The striatonigral projection and nigrotectal neurons in the rat. A correlated light and electron microscopic study demonstrating a monosynaptic striatal input to identified nigrotectal neurons using a combined degeneration and horseradish peroxidase procedure

In a light and electron microscopic study of the substantia nigra of the rat, the distribution and morphology of nigrotectal neurons and the pattern of termination of striatonigral fibres have been examined following the placement of horseradish peroxidase injections in the superior colliculus and kainic acid lesions in the dorsal striatum. In confirmation of previous findings, nigrotectal neurons which had been identified by the retrograde transport of horseradish peroxidase from the superior colliculus had mainly medium sized somata, varied from fusiform to stellate in shape and were found in mainly ventral regions of the rostral two-thirds of the substantia nigra pars reticulata.
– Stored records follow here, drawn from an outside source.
<file path="config.mk">
export PLATFORM = sky130hd
export DESIGN_NAME = seg_display_scanner
export DESIGN_NICKNAME = d
export VERILOG_FILES = /design/src/rtl/seg_display_scanner.sv
export SDC_FILE = /design/constraint.sdc
export NUM_CORES = 1
export LEC_CHECK = 0
export ABC_AREA = 0
export BUFFER_PORTS_ARGS = -buffer_cell sky130_fd_sc_hd__buf_2
export CAP_MARGIN = 20
export CORE_MARGIN = 4
export CORE_UTILIZATION = 32
export DETAILED_ROUTE_END_ITERATION = 6
export GPL_TIMING_DRIVEN = 0
export PLACE_DENSITY_LB_ADDON = 0.3
export RECOVER_POWER = 50
export SETUP_SLACK_MARGIN = 0.1
export SYNTH_ARGS = -nofsm -noshare
export SYNTH_HDL_FRONTEND = slang
export SYNTH_SLANG_ARGS = --single-unit
</file>
<file path="constraint.sdc">
create_clock -name clk -period 1.9 [get_ports clk]
set_input_delay 0.095 -clock clk [delete_from_list [all_inputs] [get_ports clk]]
set_output_delay 0.095 -clock clk [all_outputs]
set_load 0.01 [all_outputs]
</file>
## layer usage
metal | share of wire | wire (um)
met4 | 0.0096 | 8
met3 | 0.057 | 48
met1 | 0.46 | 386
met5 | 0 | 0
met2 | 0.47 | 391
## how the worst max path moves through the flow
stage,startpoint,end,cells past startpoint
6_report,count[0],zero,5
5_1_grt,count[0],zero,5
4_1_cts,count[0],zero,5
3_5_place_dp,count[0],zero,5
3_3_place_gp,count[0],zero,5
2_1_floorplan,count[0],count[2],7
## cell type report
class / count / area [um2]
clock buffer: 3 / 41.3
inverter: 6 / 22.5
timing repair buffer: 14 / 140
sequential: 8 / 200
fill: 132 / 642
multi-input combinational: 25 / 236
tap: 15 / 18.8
<file path="src/rtl/fwd_hazard_ctrl_if.sv">
// ID-stage request / EX-select response bundle between decode and fwd_hazard_ctrl.
// master = decode side, slave = the controller.
interface fwd_hazard_ctrl_if #(
  parameter int unsigned RW    = 5,
  parameter int unsigned DEPTH = 3
) ();
  localparam int unsigned SW = $clog2(DEPTH + 1);

  logic          id_valid;
  logic [RW-1:0] id_rs;
  logic [RW-1:0] id_rt;
  logic          id_rs_used;
  logic          id_rt_used;
  logic [RW-1:0] id_rd;
  logic          id_rfwr;
  logic          id_load;
  logic          id_mdu;
  logic          id_mdu_rd;
  logic          flush;
  logic [SW-1:0] fwd_a;
  logic [SW-1:0] fwd_b;
  logic          stall;
  logic          mdu_busy;

  modport master (
    output id_valid, id_rs, id_rt, id_rs_used, id_rt_used, id_rd, id_rfwr, id_load,
           id_mdu, id_mdu_rd, flush,
    input  fwd_a, fwd_b, stall, mdu_busy
  );

  modport slave (
    input  id_valid, id_rs, id_rt, id_rs_used, id_rt_used, id_rd, id_rfwr, id_load,
           id_mdu, id_mdu_rd, flush,
    output fwd_a, fwd_b, stall, mdu_busy
  );
endinterface

</file>
<file path="src/rtl/fwd_hazard_ctrl.sv">
// Forwarding / hazard controller: destination-tag scoreboard, registered EX forward
// selects, load-use and MDU interlocks.
module fwd_hazard_ctrl #(
  parameter int unsigned RW      = 5,
  parameter int unsigned DEPTH   = 3,
  parameter int unsigned MDU_LAT = 4
) (
  input  logic               i_clk,
  input  logic               i_rst,
  fwd_hazard_ctrl_if.slave   bus
);
  localparam int unsigned SW = $clog2(DEPTH + 1);
  localparam int unsigned CW = $clog2(MDU_LAT + 1);

  // Entry 0 is the instruction in EX; entry k sits at forwarding position k+1.
  logic [DEPTH-1:0]         r_vld;
  logic [DEPTH-1:0][RW-1:0] r_rd;
  logic                     r_ld0;
  logic [SW-1:0]            r_fwd_a;
  logic [SW-1:0]            r_fwd_b;
  logic [CW-1:0]            r_cnt;
  logic                     r_busy;

  logic [DEPTH-1:0] w_match_a;
  logic [DEPTH-1:0] w_match_b;
  logic [SW-1:0]    w_fwd_a;
  logic [SW-1:0]    w_fwd_b;
  logic             w_load_use;
  logic             w_mdu_haz;
  logic             w_stall;
  logic             w_issue;
  logic             w_wr0;
  logic [CW-1:0]    w_cnt_d;

  always_comb begin
    w_match_a = '0;
    w_match_b = '0;
    w_fwd_a   = '0;
    w_fwd_b   = '0;
    for (int k = 0; k < DEPTH; k++) begin
      w_match_a[k] = bus.id_rs_used & r_vld[k] & (r_rd[k] == bus.id_rs);
      w_match_b[k] = bus.id_rt_used & r_vld[k] & (r_rd[k] == bus.id_rt);
    end
    // Walk oldest to youngest so the youngest producer overrides.
    for (int k = DEPTH - 1; k >= 0; k--) begin
      if (w_match_a[k]) w_fwd_a = SW'(k + 1);
      if (w_match_b[k]) w_fwd_b = SW'(k + 1);
    end
  end

  always_comb begin
    w_load_use = (w_match_a[0] | w_match_b[0]) & r_ld0;
    w_mdu_haz  = (bus.id_mdu | bus.id_mdu_rd) & (r_cnt != '0);
    w_stall    = bus.id_valid & ~bus.flush & (w_load_use | w_mdu_haz);
    w_issue    = bus.id_valid & ~w_stall & ~bus.flush;
    w_wr0      = w_issue & bus.id_rfwr & (bus.id_rd != '0);
  end

  // A fresh MDU issue reloads the counter even on the cycle it would reach zero.
  always_comb begin
    w_cnt_d = r_cnt;
    if (w_issue & bus.id_mdu) begin
      w_cnt_d = CW'(MDU_LAT);
    end else if (r_cnt != '0) begin
      w_cnt_d = r_cnt - CW'(1);
    end
  end

  always_ff @(posedge i_clk or posedge i_rst) begin
    if (i_rst) begin
      r_vld   <= '0;
      r_rd    <= '0;
      r_ld0   <= 1'b0;
      r_fwd_a <= '0;
      r_fwd_b <= '0;
      r_cnt   <= '0;
      r_busy  <= 1'b0;
    end else begin
      r_vld   <= {r_vld[DEPTH-2:0], w_wr0};
      r_rd    <= {r_rd[DEPTH-2:0], bus.id_rd};
      r_ld0   <= w_issue & bus.id_load;
      r_fwd_a <= w_issue ? w_fwd_a : '0;
      r_fwd_b <= w_issue ? w_fwd_b : '0;
      r_cnt   <= w_cnt_d;
      r_busy  <= (w_cnt_d != '0);
    end
  end

  assign bus.fwd_a    = r_fwd_a;
  assign bus.fwd_b    = r_fwd_b;
  assign bus.stall    = w_stall;
  assign bus.mdu_busy = r_busy;
endmodule

</file>
<file path="src/flat_wrapper.sv">
// flat-port wrapper written by rule: the top's interface ports become plain ports
module fwd_hazard_ctrl_flat 
#(
  parameter int unsigned RW      = 5,
  parameter int unsigned DEPTH   = 3,
  parameter int unsigned MDU_LAT = 4
)
  (i_clk, i_rst, bus_id_valid, bus_id_rs, bus_id_rt, bus_id_rs_used, bus_id_rt_used, bus_id_rd, bus_id_rfwr, bus_id_load, bus_id_mdu, bus_id_mdu_rd, bus_flush, bus_fwd_a, bus_fwd_b, bus_stall, bus_mdu_busy);
  fwd_hazard_ctrl_if #(.RW(RW), .DEPTH(DEPTH)) bus_i ();
  input  logic i_clk;
  input  logic i_rst;
  input wire logic [$bits(bus_i.id_valid)-1:0] bus_id_valid;
  input wire logic [$bits(bus_i.id_rs)-1:0] bus_id_rs;
  input wire logic [$bits(bus_i.id_rt)-1:0] bus_id_rt;
  input wire logic [$bits(bus_i.id_rs_used)-1:0] bus_id_rs_used;
  input wire logic [$bits(bus_i.id_rt_used)-1:0] bus_id_rt_used;
  input wire logic [$bits(bus_i.id_rd)-1:0] bus_id_rd;
  input wire logic [$bits(bus_i.id_rfwr)-1:0] bus_id_rfwr;
  input wire logic [$bits(bus_i.id_load)-1:0] bus_id_load;
  input wire logic [$bits(bus_i.id_mdu)-1:0] bus_id_mdu;
  input wire logic [$bits(bus_i.id_mdu_rd)-1:0] bus_id_mdu_rd;
  input wire logic [$bits(bus_i.flush)-1:0] bus_flush;
  output wire logic [$bits(bus_i.fwd_a)-1:0] bus_fwd_a;
  output wire logic [$bits(bus_i.fwd_b)-1:0] bus_fwd_b;
  output wire logic [$bits(bus_i.stall)-1:0] bus_stall;
  output wire logic [$bits(bus_i.mdu_busy)-1:0] bus_mdu_busy;
  assign bus_i.id_valid = bus_id_valid;
  assign bus_i.id_rs = bus_id_rs;
  assign bus_i.id_rt = bus_id_rt;
  assign bus_i.id_rs_used = bus_id_rs_used;
  assign bus_i.id_rt_used = bus_id_rt_used;
  assign bus_i.id_rd = bus_id_rd;
  assign bus_i.id_rfwr = bus_id_rfwr;
  assign bus_i.id_load = bus_id_load;
  assign bus_i.id_mdu = bus_id_mdu;
  assign bus_i.id_mdu_rd = bus_id_mdu_rd;
  assign bus_i.flush = bus_flush;
  assign bus_fwd_a = bus_i.fwd_a;
  assign bus_fwd_b = bus_i.fwd_b;
  assign bus_stall = bus_i.stall;
  assign bus_mdu_busy = bus_i.mdu_busy;
  fwd_hazard_ctrl #(.RW(RW), .DEPTH(DEPTH), .MDU_LAT(MDU_LAT)) u_core (.i_clk(i_clk), .i_rst(i_rst), .bus(bus_i));
endmodule
</file>
File: config.mk
export PLATFORM = sky130hd
export DESIGN_NAME = seven_seg_scan
export DESIGN_NICKNAME = d
export VERILOG_FILES = /design/src/rtl/seven_seg_scan_pkg.sv /design/src/rtl/seven_seg_scan_bcd_to_7seg.sv /design/src/rtl/seven_seg_scan.sv
export SDC_FILE = /design/constraint.sdc
export NUM_CORES = 1
export LEC_CHECK = 0
export BUFFER_PORTS_ARGS = -buffer_cell sky130_fd_sc_hd__clkbuf_2
export CAP_MARGIN = 5
export CORE_MARGIN = 5
export CORE_UTILIZATION = 51
export DETAILED_ROUTE_END_ITERATION = 8
export GPL_TIMING_DRIVEN = 1
export PLACE_DENSITY = 0.78
export RECOVER_POWER = 100
export SYNTH_ARGS = -nofsm -noshare
export SYNTH_HDL_FRONTEND = slang
export SYNTH_SLANG_ARGS = --single-unit
File: constraint.sdc
create_clock -name clk -period 2.1 [get_ports clk]
set_input_delay 0 -clock clk [delete_from_list [all_inputs] [get_ports clk]]
set_output_delay 0 -clock clk [all_outputs]
set_load 0.005 [all_outputs]
File: src/rtl/seven_seg_scan_pkg.sv
// Shared types and constants for the seven-segment scan display path.
package seven_seg_pkg;

  typedef logic [6:0] seg_t;
  typedef logic [1:0] digit_idx_t;

  localparam seg_t        SEG_BLANK = 7'h7F;
  localparam seg_t        SEG_E     = 7'h06;
  localparam logic [15:0] ERR_CODE  = 16'hEEEE;

  // Active-low one-hot anode pattern for the selected digit.
  function automatic logic [3:0] an_onehot_low(input digit_idx_t idx);
    return ~(4'b0001 << idx);
  endfunction

endpackage

File: src/rtl/seven_seg_scan_bcd_to_7seg.sv
// Combinational BCD nibble to active-low gfedcba decoder; 0xE decodes to 'E',
// other non-decimal codes and the blank flag produce an unlit digit.
module bcd_to_7seg
  import seven_seg_pkg::*;
(
  input  logic [3:0] nibble_i,
  input  logic       blank_i,
  output seg_t       seg_o
);

  always_comb begin
    seg_o = SEG_BLANK;
    if (!blank_i) begin
      case (nibble_i)
        4'h0:    seg_o = 7'h40;
        4'h1:    seg_o = 7'h79;
        4'h2:    seg_o = 7'h24;
        4'h3:    seg_o = 7'h30;
        4'h4:    seg_o = 7'h19;
        4'h5:    seg_o = 7'h12;
        4'h6:    seg_o = 7'h02;
        4'h7:    seg_o = 7'h78;
        4'h8:    seg_o = 7'h00;
        4'h9:    seg_o = 7'h10;
        4'hE:    seg_o = SEG_E;
        default: seg_o = SEG_BLANK;
      endcase
    end
  end

endmodule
On electron microscopic examination, single and multiple (from two to six) degenerating striatonigral boutons were found in synaptic contact with the soma, proximal mainstem dendrites and small dendrites (but mainly on small dendrites) of labelled nigrotectal and unlabelled nigral neurons in the ventral region of the pars reticulata. In addition, a small number of degenerating striatonigral boutons formed axoaxonic synapses with degenerating or normal boutons which were presynaptic to nigral dendrites. Almost all of the identified striatonigral synapses were of the symmetrical type, although a few degenerating boutons established asymmetrical synaptic contacts on unlabelled dendrites. These findings provide evidence of a monosynaptic input from the dorsal striatum to nigrotectal projection neurons in the substantia nigra and thus demonstrate the existence of a bineuronal pathway from the striatum through the substantia nigra to the superior colliculus. The possible significance of the pattern of termination of striatonigral fibres in the substantia nigra is discussed with reference to the known dendritic arborization of nigral neurons.